▶ _About this exercise_: The entries below contain a line with "## sequential cells" and a line with "after global placement". Quote exactly those two lines and all lines between them.

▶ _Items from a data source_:
·····

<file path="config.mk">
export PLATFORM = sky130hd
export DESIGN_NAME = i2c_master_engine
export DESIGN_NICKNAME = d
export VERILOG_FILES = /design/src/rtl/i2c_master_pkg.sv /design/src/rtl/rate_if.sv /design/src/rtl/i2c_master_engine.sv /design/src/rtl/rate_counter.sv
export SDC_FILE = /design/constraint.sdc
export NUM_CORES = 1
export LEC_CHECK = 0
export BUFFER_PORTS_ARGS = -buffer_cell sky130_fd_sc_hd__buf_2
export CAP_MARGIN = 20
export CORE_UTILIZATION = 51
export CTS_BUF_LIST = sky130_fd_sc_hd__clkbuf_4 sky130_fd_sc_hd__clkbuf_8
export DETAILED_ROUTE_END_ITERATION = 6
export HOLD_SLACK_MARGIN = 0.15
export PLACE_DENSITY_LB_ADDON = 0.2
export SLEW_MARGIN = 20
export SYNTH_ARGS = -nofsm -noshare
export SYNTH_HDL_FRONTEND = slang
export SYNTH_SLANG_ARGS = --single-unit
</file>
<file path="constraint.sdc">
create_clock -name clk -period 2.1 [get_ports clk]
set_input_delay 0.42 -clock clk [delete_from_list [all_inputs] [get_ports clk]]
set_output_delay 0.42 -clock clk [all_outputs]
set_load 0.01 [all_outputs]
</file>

·····

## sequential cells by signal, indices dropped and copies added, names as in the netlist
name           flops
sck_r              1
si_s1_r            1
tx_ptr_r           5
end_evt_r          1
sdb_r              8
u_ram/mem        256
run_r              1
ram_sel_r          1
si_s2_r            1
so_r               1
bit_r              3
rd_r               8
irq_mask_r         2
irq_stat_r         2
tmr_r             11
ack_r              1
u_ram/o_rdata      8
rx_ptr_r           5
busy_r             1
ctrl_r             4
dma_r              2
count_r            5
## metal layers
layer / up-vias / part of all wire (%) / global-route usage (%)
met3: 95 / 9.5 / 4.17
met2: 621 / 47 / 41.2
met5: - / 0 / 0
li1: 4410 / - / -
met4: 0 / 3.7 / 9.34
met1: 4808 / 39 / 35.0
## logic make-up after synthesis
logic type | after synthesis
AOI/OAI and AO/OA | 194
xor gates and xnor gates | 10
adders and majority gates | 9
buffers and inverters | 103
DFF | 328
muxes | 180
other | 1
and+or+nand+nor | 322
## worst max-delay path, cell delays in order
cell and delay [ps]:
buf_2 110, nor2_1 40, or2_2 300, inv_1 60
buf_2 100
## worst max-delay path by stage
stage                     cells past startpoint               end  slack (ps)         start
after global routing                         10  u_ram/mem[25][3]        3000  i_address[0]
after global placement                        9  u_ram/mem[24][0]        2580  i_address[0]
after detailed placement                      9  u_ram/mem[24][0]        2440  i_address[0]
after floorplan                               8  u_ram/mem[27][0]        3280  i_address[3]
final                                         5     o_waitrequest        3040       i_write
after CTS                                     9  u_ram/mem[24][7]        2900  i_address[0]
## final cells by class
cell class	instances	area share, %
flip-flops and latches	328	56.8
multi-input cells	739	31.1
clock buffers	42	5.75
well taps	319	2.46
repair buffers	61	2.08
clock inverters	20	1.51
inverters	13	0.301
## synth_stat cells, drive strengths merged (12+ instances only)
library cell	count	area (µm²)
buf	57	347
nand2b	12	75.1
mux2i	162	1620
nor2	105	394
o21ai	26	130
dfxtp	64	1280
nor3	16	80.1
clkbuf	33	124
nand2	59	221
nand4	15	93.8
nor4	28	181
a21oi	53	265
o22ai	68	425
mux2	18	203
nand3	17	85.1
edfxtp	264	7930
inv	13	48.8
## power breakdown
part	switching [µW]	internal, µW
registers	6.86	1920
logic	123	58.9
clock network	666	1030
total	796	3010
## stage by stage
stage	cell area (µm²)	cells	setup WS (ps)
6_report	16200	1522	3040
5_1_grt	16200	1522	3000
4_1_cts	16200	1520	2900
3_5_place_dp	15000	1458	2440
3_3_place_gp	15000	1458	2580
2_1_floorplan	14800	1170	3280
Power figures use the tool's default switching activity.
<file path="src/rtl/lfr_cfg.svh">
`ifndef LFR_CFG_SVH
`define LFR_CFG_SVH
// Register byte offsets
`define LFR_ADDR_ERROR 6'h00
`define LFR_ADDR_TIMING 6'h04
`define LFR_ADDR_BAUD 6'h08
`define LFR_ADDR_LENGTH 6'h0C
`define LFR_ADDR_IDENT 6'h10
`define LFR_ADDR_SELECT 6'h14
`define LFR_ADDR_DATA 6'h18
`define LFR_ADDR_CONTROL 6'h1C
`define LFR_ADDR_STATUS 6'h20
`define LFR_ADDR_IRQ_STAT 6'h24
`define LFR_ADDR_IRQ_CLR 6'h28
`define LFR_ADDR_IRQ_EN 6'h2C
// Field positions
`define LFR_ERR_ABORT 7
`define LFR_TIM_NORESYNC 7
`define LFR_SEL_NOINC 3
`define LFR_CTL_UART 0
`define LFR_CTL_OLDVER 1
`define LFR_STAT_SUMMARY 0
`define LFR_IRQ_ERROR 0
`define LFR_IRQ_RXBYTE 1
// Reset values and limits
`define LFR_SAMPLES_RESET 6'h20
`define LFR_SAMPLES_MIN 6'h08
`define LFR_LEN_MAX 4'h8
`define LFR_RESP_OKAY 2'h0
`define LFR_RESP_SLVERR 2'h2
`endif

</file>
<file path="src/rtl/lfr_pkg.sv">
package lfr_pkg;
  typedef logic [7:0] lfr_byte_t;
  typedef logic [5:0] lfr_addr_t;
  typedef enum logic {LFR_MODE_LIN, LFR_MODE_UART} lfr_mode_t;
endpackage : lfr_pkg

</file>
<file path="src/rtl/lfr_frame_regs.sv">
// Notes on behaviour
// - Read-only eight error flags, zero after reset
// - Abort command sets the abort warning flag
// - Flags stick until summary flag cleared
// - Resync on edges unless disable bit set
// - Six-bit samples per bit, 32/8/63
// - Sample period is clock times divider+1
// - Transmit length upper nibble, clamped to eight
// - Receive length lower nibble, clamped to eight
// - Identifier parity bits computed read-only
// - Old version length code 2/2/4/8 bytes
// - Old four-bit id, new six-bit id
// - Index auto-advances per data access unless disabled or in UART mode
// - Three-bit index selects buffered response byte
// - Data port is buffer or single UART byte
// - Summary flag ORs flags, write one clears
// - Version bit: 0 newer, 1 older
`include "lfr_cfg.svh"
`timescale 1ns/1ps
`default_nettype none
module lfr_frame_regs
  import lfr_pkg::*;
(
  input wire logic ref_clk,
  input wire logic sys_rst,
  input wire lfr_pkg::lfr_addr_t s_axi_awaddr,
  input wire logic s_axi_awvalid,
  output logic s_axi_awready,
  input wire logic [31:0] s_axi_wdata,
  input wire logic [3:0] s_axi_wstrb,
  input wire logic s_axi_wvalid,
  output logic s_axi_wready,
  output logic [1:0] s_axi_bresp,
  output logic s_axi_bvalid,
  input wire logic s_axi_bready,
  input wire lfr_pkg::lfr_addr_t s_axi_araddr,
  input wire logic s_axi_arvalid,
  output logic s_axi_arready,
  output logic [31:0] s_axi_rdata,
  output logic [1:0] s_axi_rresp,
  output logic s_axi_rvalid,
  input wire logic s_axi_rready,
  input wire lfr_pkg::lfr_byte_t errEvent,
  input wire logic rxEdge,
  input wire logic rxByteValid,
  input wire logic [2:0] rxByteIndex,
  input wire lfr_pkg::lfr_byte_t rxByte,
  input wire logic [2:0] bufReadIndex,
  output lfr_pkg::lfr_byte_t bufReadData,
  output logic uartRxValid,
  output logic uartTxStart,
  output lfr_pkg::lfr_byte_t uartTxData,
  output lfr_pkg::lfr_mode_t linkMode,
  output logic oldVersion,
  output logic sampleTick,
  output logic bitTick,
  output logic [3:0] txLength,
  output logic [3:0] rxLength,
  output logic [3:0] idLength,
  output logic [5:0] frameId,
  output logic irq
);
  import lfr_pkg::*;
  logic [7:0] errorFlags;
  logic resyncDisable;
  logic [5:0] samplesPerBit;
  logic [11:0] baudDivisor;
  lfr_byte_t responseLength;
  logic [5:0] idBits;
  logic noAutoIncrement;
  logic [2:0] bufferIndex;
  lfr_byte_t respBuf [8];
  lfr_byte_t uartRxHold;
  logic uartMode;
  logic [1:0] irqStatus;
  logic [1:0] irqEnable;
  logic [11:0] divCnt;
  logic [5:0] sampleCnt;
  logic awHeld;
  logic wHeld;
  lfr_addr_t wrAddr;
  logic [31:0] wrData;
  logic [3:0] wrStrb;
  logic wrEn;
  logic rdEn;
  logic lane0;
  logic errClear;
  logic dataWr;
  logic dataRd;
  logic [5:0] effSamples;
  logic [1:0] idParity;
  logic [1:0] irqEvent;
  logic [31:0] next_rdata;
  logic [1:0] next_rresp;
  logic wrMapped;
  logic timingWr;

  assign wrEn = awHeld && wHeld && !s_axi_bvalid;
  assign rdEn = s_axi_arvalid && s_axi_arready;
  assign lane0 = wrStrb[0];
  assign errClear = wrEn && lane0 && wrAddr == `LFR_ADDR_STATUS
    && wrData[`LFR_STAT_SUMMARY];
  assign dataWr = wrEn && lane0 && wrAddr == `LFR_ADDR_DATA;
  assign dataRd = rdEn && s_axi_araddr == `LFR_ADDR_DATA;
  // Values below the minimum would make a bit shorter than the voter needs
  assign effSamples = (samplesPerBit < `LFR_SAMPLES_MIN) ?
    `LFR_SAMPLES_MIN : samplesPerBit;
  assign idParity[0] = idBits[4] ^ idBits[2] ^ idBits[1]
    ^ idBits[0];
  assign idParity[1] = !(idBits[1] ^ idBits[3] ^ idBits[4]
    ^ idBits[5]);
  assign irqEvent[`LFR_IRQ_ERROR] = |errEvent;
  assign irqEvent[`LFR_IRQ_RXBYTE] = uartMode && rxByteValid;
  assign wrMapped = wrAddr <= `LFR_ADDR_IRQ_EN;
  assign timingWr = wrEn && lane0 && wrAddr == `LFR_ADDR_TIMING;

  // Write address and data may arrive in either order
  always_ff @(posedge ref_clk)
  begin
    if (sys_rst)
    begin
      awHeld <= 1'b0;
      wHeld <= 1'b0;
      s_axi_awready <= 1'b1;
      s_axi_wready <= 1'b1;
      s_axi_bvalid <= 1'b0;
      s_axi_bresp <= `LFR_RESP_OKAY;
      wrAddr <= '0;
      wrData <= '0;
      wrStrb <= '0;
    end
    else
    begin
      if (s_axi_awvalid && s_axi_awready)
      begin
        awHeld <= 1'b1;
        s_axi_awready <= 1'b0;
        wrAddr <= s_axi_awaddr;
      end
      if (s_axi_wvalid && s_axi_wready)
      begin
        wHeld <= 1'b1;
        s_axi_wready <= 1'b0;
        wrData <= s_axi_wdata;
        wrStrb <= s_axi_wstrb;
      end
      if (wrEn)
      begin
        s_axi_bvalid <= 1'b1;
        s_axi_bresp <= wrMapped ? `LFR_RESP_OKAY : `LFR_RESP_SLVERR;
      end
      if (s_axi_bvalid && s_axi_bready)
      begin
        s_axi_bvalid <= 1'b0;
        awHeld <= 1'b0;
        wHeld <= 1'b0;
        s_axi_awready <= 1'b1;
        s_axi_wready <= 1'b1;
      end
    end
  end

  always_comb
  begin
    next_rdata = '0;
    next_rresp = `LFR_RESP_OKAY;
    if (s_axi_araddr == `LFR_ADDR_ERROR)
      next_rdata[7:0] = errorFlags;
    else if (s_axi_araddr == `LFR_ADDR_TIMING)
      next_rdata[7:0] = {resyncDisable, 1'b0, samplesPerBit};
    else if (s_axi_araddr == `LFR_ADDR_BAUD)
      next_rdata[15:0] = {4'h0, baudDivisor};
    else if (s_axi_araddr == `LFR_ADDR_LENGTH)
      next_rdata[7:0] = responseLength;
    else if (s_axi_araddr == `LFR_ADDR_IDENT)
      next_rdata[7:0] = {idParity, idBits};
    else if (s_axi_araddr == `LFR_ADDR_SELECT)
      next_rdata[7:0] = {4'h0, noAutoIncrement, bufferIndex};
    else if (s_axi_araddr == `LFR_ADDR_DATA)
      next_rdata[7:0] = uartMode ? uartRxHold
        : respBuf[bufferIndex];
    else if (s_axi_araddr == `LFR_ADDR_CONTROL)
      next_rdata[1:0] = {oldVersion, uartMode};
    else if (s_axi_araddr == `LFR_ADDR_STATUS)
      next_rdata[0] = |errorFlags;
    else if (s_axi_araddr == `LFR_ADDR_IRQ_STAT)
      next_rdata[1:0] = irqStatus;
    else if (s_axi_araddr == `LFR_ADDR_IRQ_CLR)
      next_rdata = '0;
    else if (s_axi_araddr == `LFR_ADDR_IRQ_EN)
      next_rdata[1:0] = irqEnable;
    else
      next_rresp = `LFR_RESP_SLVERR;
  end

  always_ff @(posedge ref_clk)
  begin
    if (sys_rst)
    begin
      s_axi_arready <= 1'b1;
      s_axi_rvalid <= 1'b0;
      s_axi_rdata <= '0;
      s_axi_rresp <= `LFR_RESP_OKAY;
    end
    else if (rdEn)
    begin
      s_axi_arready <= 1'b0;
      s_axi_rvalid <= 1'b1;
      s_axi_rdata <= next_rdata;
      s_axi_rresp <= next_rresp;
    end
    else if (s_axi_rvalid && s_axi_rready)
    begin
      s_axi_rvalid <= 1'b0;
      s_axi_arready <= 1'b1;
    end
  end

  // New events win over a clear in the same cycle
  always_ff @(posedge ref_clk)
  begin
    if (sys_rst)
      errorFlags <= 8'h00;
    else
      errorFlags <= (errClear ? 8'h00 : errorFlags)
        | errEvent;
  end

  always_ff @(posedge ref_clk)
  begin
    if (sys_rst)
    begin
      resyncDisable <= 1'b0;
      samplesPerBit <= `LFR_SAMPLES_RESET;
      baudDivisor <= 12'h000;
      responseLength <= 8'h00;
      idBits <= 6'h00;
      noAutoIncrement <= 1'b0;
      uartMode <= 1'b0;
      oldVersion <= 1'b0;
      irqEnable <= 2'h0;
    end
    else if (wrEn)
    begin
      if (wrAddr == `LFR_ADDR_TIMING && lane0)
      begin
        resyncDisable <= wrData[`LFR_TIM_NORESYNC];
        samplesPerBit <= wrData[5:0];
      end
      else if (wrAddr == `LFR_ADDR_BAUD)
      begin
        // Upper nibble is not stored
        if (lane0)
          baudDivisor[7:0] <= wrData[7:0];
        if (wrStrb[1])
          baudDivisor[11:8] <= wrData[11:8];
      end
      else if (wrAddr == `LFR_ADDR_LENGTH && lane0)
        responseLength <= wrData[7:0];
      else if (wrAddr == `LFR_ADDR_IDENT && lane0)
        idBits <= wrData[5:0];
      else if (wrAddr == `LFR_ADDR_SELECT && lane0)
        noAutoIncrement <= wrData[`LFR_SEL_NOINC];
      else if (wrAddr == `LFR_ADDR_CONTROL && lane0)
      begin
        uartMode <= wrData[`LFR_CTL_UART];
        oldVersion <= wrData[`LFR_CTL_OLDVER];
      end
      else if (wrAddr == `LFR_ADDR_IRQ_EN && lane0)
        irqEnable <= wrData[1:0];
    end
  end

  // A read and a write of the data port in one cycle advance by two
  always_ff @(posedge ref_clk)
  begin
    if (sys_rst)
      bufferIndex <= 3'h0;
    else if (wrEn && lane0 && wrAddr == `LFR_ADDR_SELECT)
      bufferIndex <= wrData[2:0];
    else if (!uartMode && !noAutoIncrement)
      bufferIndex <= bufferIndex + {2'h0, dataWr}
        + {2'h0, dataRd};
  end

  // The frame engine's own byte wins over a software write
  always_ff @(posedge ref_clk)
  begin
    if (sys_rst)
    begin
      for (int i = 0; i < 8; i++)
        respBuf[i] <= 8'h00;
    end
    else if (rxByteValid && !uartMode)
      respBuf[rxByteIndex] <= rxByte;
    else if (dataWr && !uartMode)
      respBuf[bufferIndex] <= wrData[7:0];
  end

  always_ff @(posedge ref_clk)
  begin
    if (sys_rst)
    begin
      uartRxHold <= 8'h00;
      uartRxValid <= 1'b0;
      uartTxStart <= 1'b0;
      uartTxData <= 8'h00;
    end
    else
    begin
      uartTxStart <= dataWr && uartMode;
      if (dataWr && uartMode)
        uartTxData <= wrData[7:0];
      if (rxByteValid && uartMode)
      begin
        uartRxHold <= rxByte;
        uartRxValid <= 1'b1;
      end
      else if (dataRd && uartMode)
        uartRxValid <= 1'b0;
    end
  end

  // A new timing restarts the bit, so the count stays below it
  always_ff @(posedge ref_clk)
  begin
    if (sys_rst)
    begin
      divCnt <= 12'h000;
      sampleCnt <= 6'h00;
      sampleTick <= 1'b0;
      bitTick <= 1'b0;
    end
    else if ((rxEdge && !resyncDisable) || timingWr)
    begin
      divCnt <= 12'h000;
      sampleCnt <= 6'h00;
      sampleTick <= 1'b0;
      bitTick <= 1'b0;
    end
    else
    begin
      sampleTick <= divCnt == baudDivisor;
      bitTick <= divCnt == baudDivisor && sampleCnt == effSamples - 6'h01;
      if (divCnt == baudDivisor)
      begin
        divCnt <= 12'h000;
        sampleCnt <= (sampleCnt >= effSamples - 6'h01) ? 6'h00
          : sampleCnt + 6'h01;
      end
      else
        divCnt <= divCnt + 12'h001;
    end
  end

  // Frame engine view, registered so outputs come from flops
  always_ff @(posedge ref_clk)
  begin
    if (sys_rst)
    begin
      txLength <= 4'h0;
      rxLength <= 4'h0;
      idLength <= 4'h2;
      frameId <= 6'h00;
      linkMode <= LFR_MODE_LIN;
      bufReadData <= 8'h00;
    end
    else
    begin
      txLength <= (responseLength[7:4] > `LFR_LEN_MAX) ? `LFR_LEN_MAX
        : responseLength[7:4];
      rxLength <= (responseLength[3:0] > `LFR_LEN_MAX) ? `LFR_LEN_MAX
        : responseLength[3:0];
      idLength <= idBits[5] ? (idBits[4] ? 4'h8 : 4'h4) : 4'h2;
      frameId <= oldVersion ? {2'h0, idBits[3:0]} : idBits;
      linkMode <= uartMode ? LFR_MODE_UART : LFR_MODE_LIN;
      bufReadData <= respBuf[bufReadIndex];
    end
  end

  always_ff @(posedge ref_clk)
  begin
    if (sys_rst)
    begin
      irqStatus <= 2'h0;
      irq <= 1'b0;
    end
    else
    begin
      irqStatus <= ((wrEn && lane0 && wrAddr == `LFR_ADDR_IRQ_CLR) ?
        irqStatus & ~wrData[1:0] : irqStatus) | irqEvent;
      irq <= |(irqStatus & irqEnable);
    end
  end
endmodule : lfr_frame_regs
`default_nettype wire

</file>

·····

▶ _Answer to the exercise_:
## sequential cells by signal, indices dropped and copies added, names as in the netlist
name           flops
sck_r              1
si_s1_r            1
tx_ptr_r           5
end_evt_r          1
sdb_r              8
u_ram/mem        256
run_r              1
ram_sel_r          1
si_s2_r            1
so_r               1
bit_r              3
rd_r               8
irq_mask_r         2
irq_stat_r         2
tmr_r             11
ack_r              1
u_ram/o_rdata      8
rx_ptr_r           5
busy_r             1
ctrl_r             4
dma_r              2
count_r            5
## metal layers
layer / up-vias / part of all wire (%) / global-route usage (%)
met3: 95 / 9.5 / 4.17
met2: 621 / 47 / 41.2
met5: - / 0 / 0
li1: 4410 / - / -
met4: 0 / 3.7 / 9.34
met1: 4808 / 39 / 35.0
## logic make-up after synthesis
logic type | after synthesis
AOI/OAI and AO/OA | 194
xor gates and xnor gates | 10
adders and majority gates | 9
buffers and inverters | 103
DFF | 328
muxes | 180
other | 1
and+or+nand+nor | 322
## worst max-delay path, cell delays in order
cell and delay [ps]:
buf_2 110, nor2_1 40, or2_2 300, inv_1 60
buf_2 100
## worst max-delay path by stage
stage                     cells past startpoint               end  slack (ps)         start
after global routing                         10  u_ram/mem[25][3]        3000  i_address[0]
after global placement                        9  u_ram/mem[24][0]        2580  i_address[0]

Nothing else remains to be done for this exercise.